セルビアは序盤からサイドを広く使い、ブラジルのハイプレスに対抗。恐れずに後方からつないで攻撃を組み立てた。相手の強力攻撃陣を徹底マークして自陣を固めるのも選択肢だっただろう。ただ、華麗なプレーから「ピクシー」の愛称で親しまれたストイコビッチ監督は「それは私のサッカーのスタイルではない」。前半はスーツにネクタイ姿だった指揮官も最後はノーネクタイで熱く指示を飛ばして選手を鼓舞し、敗戦を悔しがった。
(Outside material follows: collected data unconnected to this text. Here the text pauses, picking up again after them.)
**src/rtl/clk_freq_meter_if.sv**
```systemverilog
// Handshake and result bundle between a measurement requester (master) and clk_freq_meter (slave).
// o_match exists only when CLK_FREQ_METER_CHECK_EN is defined.
interface clk_freq_meter_if #(
  parameter int CNT_WIDTH = 32
);
  logic                 i_start;
  logic                 o_busy;
  logic                 o_valid;
  logic                 o_timeout;
  logic [CNT_WIDTH-1:0] o_period;
  logic [CNT_WIDTH-1:0] o_high;
`ifdef CLK_FREQ_METER_CHECK_EN
  logic                 o_match;

  modport master (output i_start, input o_busy, o_valid, o_timeout, o_period, o_high, o_match);
  modport slave  (input i_start, output o_busy, o_valid, o_timeout, o_period, o_high, o_match);
`else
  modport master (output i_start, input o_busy, o_valid, o_timeout, o_period, o_high);
  modport slave  (input i_start, output o_busy, o_valid, o_timeout, o_period, o_high);
`endif
endinterface

```
**src/rtl/clk_freq_meter.sv**
```systemverilog
// Measures period and high time of a slow clock-like signal in i_clk_FPGA cycles, with timeout.
// Optional macro CLK_FREQ_METER_CHECK_EN adds o_match against the expected FRECUENCY_IN/FRECUENCY_OUT shape.
module clk_freq_meter #(
  parameter int FRECUENCY_IN   = 20,
  parameter int FRECUENCY_OUT  = 5,
  parameter int CNT_WIDTH      = 32,
  parameter int TIMEOUT_CYCLES = 1024,
  parameter int TOLERANCE      = 1
) (
  input  logic          i_clk_FPGA,
  input  logic          i_reset,
  input  logic          i_sig,
  clk_freq_meter_if.slave bus
);

  typedef enum logic [1:0] {
    S_IDLE    = 2'd0,
    S_ARM     = 2'd1,
    S_MEASURE = 2'd2
  } state_t;

  localparam logic [CNT_WIDTH-1:0] CNT_TIMEOUT  = CNT_WIDTH'(TIMEOUT_CYCLES);
  localparam logic [CNT_WIDTH-1:0] CNT_ARM_LAST = CNT_WIDTH'(TIMEOUT_CYCLES - 1);

  // Nonsensical configurations show up as this named marker in the elaborated hierarchy.
  if ((FRECUENCY_OUT < 1) || (FRECUENCY_IN < FRECUENCY_OUT) || (TOLERANCE < 0) ||
      (TIMEOUT_CYCLES < 2)) begin : g_cfg_suspect
  end

  state_t               r_state;
  state_t               w_state_nxt;
  logic                 r_sync1, r_sync2, r_prev;
  logic [CNT_WIDTH-1:0] r_cnt, w_cnt_nxt;
  logic                 r_busy, w_busy_nxt;
  logic                 r_valid, w_valid_nxt;
  logic                 r_timeout, w_timeout_nxt;
  logic [CNT_WIDTH-1:0] r_period, w_period_nxt;
  logic [CNT_WIDTH-1:0] r_high, w_high_nxt;
  logic                 r_fall_seen, w_fall_seen_nxt;
  logic                 w_rise, w_fall;
  logic [CNT_WIDTH-1:0] w_high_done;

  assign w_rise      = r_sync2 & ~r_prev;
  assign w_fall      = ~r_sync2 & r_prev;
  // Without a falling edge inside the period the high time degenerates to the full period.
  assign w_high_done = r_fall_seen ? r_high : r_cnt;
  assign w_busy_nxt  = (w_state_nxt == S_ARM) || (w_state_nxt == S_MEASURE);

`ifdef CLK_FREQ_METER_CHECK_EN
  localparam int EXP_PERIOD = 2 * ((FRECUENCY_IN / FRECUENCY_OUT) / 2);
  localparam int EXP_HIGH   = (FRECUENCY_IN / FRECUENCY_OUT) / 2;

  logic r_match, w_match_nxt;

  function automatic logic f_within_tol(input logic [CNT_WIDTH-1:0] a,
                                        input logic [CNT_WIDTH-1:0] b);
    logic [CNT_WIDTH-1:0] diff;
    diff = (a >= b) ? (a - b) : (b - a);
    return diff <= CNT_WIDTH'(TOLERANCE);
  endfunction

  assign bus.o_match = r_match;
`endif

  // Input synchronizer plus edge-history flop.
  always_ff @(posedge i_clk_FPGA or posedge i_reset) begin
    if (i_reset) begin
      r_sync1 <= 1'b0;
      r_sync2 <= 1'b0;
      r_prev  <= 1'b0;
    end else begin
      r_sync1 <= i_sig;
      r_sync2 <= r_sync1;
      r_prev  <= r_sync2;
    end
  end

  // Next-state and result computation.
  always_comb begin
    w_state_nxt     = r_state;
    w_cnt_nxt       = r_cnt;
    w_valid_nxt     = r_valid;
    w_timeout_nxt   = r_timeout;
    w_period_nxt    = r_period;
    w_high_nxt      = r_high;
    w_fall_seen_nxt = r_fall_seen;
`ifdef CLK_FREQ_METER_CHECK_EN
    w_match_nxt     = r_match;
`endif
    case (r_state)
      S_IDLE: begin
        if (bus.i_start) begin
          w_state_nxt     = S_ARM;
          w_cnt_nxt       = {CNT_WIDTH{1'b0}};
          w_valid_nxt     = 1'b0;
          w_timeout_nxt   = 1'b0;
          w_period_nxt    = {CNT_WIDTH{1'b0}};
          w_high_nxt      = {CNT_WIDTH{1'b0}};
          w_fall_seen_nxt = 1'b0;
`ifdef CLK_FREQ_METER_CHECK_EN
          w_match_nxt     = 1'b0;
`endif
        end else begin
          w_state_nxt = S_IDLE;
        end
      end
      S_ARM: begin
        if (w_rise) begin
          w_state_nxt = S_MEASURE;
          w_cnt_nxt   = CNT_WIDTH'(1);
        end else if (r_cnt == CNT_ARM_LAST) begin
          w_state_nxt   = S_IDLE;
          w_timeout_nxt = 1'b1;
        end else begin
          w_cnt_nxt = r_cnt + CNT_WIDTH'(1);
        end
      end
      S_MEASURE: begin
        if (w_rise) begin
          w_state_nxt  = S_IDLE;
          w_period_nxt = r_cnt;
          w_high_nxt   = w_high_done;
          w_valid_nxt  = 1'b1;
`ifdef CLK_FREQ_METER_CHECK_EN
          w_match_nxt  = f_within_tol(r_cnt, CNT_WIDTH'(EXP_PERIOD)) &&
                         f_within_tol(w_high_done, CNT_WIDTH'(EXP_HIGH));
`endif
        end else if (r_cnt == CNT_TIMEOUT) begin
          w_state_nxt   = S_IDLE;
          w_timeout_nxt = 1'b1;
        end else begin
          w_cnt_nxt = r_cnt + CNT_WIDTH'(1);
          if (w_fall && !r_fall_seen) begin
            w_high_nxt      = r_cnt;
            w_fall_seen_nxt = 1'b1;
          end else begin
            w_fall_seen_nxt = r_fall_seen;
          end
        end
      end
      default: begin
        w_state_nxt = S_IDLE;
      end
    endcase
  end

  // State register.
  always_ff @(posedge i_clk_FPGA or posedge i_reset) begin
    if (i_reset) begin
      r_state <= S_IDLE;
    end else begin
      r_state <= w_state_nxt;
    end
  end

  // Counter and registered outputs.
  always_ff @(posedge i_clk_FPGA or posedge i_reset) begin
    if (i_reset) begin
      r_cnt       <= {CNT_WIDTH{1'b0}};
      r_busy      <= 1'b0;
      r_valid     <= 1'b0;
      r_timeout   <= 1'b0;
      r_period    <= {CNT_WIDTH{1'b0}};
      r_high      <= {CNT_WIDTH{1'b0}};
      r_fall_seen <= 1'b0;
`ifdef CLK_FREQ_METER_CHECK_EN
      r_match     <= 1'b0;
`endif
    end else begin
      r_cnt       <= w_cnt_nxt;
      r_busy      <= w_busy_nxt;
      r_valid     <= w_valid_nxt;
      r_timeout   <= w_timeout_nxt;
      r_period    <= w_period_nxt;
      r_high      <= w_high_nxt;
      r_fall_seen <= w_fall_seen_nxt;
`ifdef CLK_FREQ_METER_CHECK_EN
      r_match     <= w_match_nxt;
`endif
    end
  end

  assign bus.o_busy    = r_busy;
  assign bus.o_valid   = r_valid;
  assign bus.o_timeout = r_timeout;
  assign bus.o_period  = r_period;
  assign bus.o_high    = r_high;

endmodule
```
**src/flat_wrapper.sv**
```systemverilog
// flat-port wrapper written by rule: the top's interface ports become plain ports
module clk_freq_meter_flat 
#(
  parameter int FRECUENCY_IN   = 20,
  parameter int FRECUENCY_OUT  = 5,
  parameter int CNT_WIDTH      = 32,
  parameter int TIMEOUT_CYCLES = 1024,
  parameter int TOLERANCE      = 1
)
  (i_clk_FPGA, i_reset, i_sig, bus_i_start, bus_o_busy, bus_o_valid, bus_o_timeout, bus_o_period, bus_o_high);
  clk_freq_meter_if #(.CNT_WIDTH(CNT_WIDTH)) bus_i ();
  input  logic i_clk_FPGA;
  input  logic i_reset;
  input  logic i_sig;
  input wire logic [$bits(bus_i.i_start)-1:0] bus_i_start;
  output wire logic [$bits(bus_i.o_busy)-1:0] bus_o_busy;
  output wire logic [$bits(bus_i.o_valid)-1:0] bus_o_valid;
  output wire logic [$bits(bus_i.o_timeout)-1:0] bus_o_timeout;
  output wire logic [$bits(bus_i.o_period)-1:0] bus_o_period;
  output wire logic [$bits(bus_i.o_high)-1:0] bus_o_high;
  assign bus_i.i_start = bus_i_start;
  assign bus_o_busy = bus_i.o_busy;
  assign bus_o_valid = bus_i.o_valid;
  assign bus_o_timeout = bus_i.o_timeout;
  assign bus_o_period = bus_i.o_period;
  assign bus_o_high = bus_i.o_high;
  clk_freq_meter #(.FRECUENCY_IN(FRECUENCY_IN), .FRECUENCY_OUT(FRECUENCY_OUT), .CNT_WIDTH(CNT_WIDTH), .TIMEOUT_CYCLES(TIMEOUT_CYCLES), .TOLERANCE(TOLERANCE)) u_core (.i_clk_FPGA(i_clk_FPGA), .i_reset(i_reset), .i_sig(i_sig), .bus(bus_i));
endmodule
```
現役時代は卓越した技術を土台とした攻撃サッカーで「東欧のブラジル」と呼ばれた旧ユーゴスラビア代表の中心選手として活躍し、1990年イタリア大会で8強入り。その後、内戦に翻弄(ほんろう)されて全盛期にあった94年アメリカ大会出場はかなわなかったが、98年のフランス大会も16強入りに貢献した。2021年にセルビアの監督に就任すると、パスワークを重視するスタイルを植え付けて欧州予選を無敗で突破し、カタールの地に降り立った。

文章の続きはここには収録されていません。